Work item »
Without leaving out a single line, restate the entries below exactly.

Supplied information »
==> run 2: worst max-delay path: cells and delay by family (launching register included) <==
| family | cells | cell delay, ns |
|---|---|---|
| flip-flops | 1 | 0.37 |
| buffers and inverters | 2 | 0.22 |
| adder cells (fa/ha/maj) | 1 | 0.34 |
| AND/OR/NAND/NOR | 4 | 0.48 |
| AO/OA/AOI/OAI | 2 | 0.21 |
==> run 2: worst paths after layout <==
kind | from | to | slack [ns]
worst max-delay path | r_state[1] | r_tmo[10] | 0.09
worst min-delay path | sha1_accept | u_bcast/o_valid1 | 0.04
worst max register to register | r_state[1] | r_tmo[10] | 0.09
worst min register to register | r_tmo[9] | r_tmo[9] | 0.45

Task answer »
==> run 2: worst max-delay path: cells and delay by family (launching register included) <==
| family | cells | cell delay, ns |
|---|---|---|
| flip-flops | 1 | 0.37 |
| buffers and inverters | 2 | 0.22 |
| adder cells (fa/ha/maj) | 1 | 0.34 |
| AND/OR/NAND/NOR | 4 | 0.48 |
| AO/OA/AOI/OAI | 2 | 0.21 |
==> run 2: worst paths after layout <==
kind | from | to | slack [ns]
worst max-delay path | r_state[1] | r_tmo[10] | 0.09
worst min-delay path | sha1_accept | u_bcast/o_valid1 | 0.04
worst max register to register | r_state[1] | r_tmo[10] | 0.09
worst min register to register | r_tmo[9] | r_tmo[9] | 0.45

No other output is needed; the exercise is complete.